One thing that Farage has helped popularise is the idea of elections as a free-hit. You can think of this either as an unserious preference for the gestural or as a cynical belief that elections change nothing. There's always been an element of this in the Liberal Democrat proposition, particularly in respect of by-elections, which famously blew up in their faces over tuition fees when they discovered they were expected to honour their expressive promises, but Farage has made no bones about his unwillingness to take responsibility for his own actions, insisting at various points that it is for the EU or Conservative Party to react to "the will of the people". It's not beyond the bounds of possibility that, if the Brexit Party stands at the next general election and wins some seats, it could find itself in a fragile coalition with the Tories, but it is hard to imagine Farage & co playing anything other than a destructive role. Insofar as the Brexit Party will have any policies for government beyond Brexit itself, they will likely be reheated Thatcherism: a disaster capitalism in which every disaster demands more capitalism and less state.

Part of the attraction for Farage's supporters is that he promises them the luxury of a defence of principle that is free of consequence. This is the inverse of the traditional "I'm not a racist, but …" stance, where consequence (GP queues, housing) was held to override principle (anti-discrimination). Now a metaphysical sovereignty is held to trump all real-world considerations, leading to the paralysis of politics. Much of what was subsequently derided as "unicornism" in 2016 centred on this type of cognitive dissonance, in which predictable outcomes were blithely dismissed as unlikely or of no consequence. For example, that we could stop EU migration without leaving the Single Market, or that exiting the EU's political project would have little bearing on our future trading relationship with the bloc. The current advocacy for no-deal rests on the idea that it won't really make much of a difference - that "project fear" has been overblown and "WTO rules" are a more than adequate substitute - which implies that staying in the EU wouldn't make much difference either.

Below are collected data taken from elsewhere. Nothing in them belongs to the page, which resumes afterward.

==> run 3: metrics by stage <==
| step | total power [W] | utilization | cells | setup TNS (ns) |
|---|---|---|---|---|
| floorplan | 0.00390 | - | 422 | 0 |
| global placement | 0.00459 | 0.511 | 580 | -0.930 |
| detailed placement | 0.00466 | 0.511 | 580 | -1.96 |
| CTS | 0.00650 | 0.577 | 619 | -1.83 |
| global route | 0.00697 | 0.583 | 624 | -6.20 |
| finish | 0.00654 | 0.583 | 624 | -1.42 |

This style of reasoning has infected the remain side of the argument too, with many now insisting that Brexit should be resolved through a binary choice between no-deal and revocation on the grounds that we're facing no-deal by default in October and, presumably, on the calculation that many leavers would reject no-deal or abstain. But if the last three years have taught us anything, it is that a prospect as calamitous as no-deal can be normalised by a combination of insouciance and a truculent desire to piss-off the other side. The result is a recklessness on the part of many remainers that puts Cameron's decision to call the original referendum in the shade. That so much of the contemporary remain campaign's focus is on virtue - Boris Johnson's "lying", Alastair Campbell's "persecution", the Brexit Party's opaque funding - is both a reflection of their unconvincing case (whether a return to status quo ante or the delusive aspiration of "remain and reform") and a tribute to Farage's demagogic example.

However Nigel Farage's political career ends, whether in ignominious defeat or elevation to the House of Lords, British politics will bear his imprint. This will be seen less in the party formation than in the attitude of the public towards elections. Voters have become more disaffected and promiscuous over time, but that is a trend that predates Farage and is the result of neoliberalism (as outlined by political scientists such as Peter Mair and Colin Crouch). What Farage has done is convince voters that elections can be used as proxy referendums. Despite "never again" reactions after 2016 and the ongoing tension in Scottish politics, the establishment will probably employ referendums more in order to avoid polluting the parliamentary system. The trick will be to manage them better than the Tories did under Cameron, hence the popularity of citizens' assemblies and similar managerialist constraints in centrist thinking. The legacy of Farage may be greater popular democracy, and one consequence of that may be a growing intolerance for the House of Lords, in which case his hopes of a peerage may ironically be dashed at the last.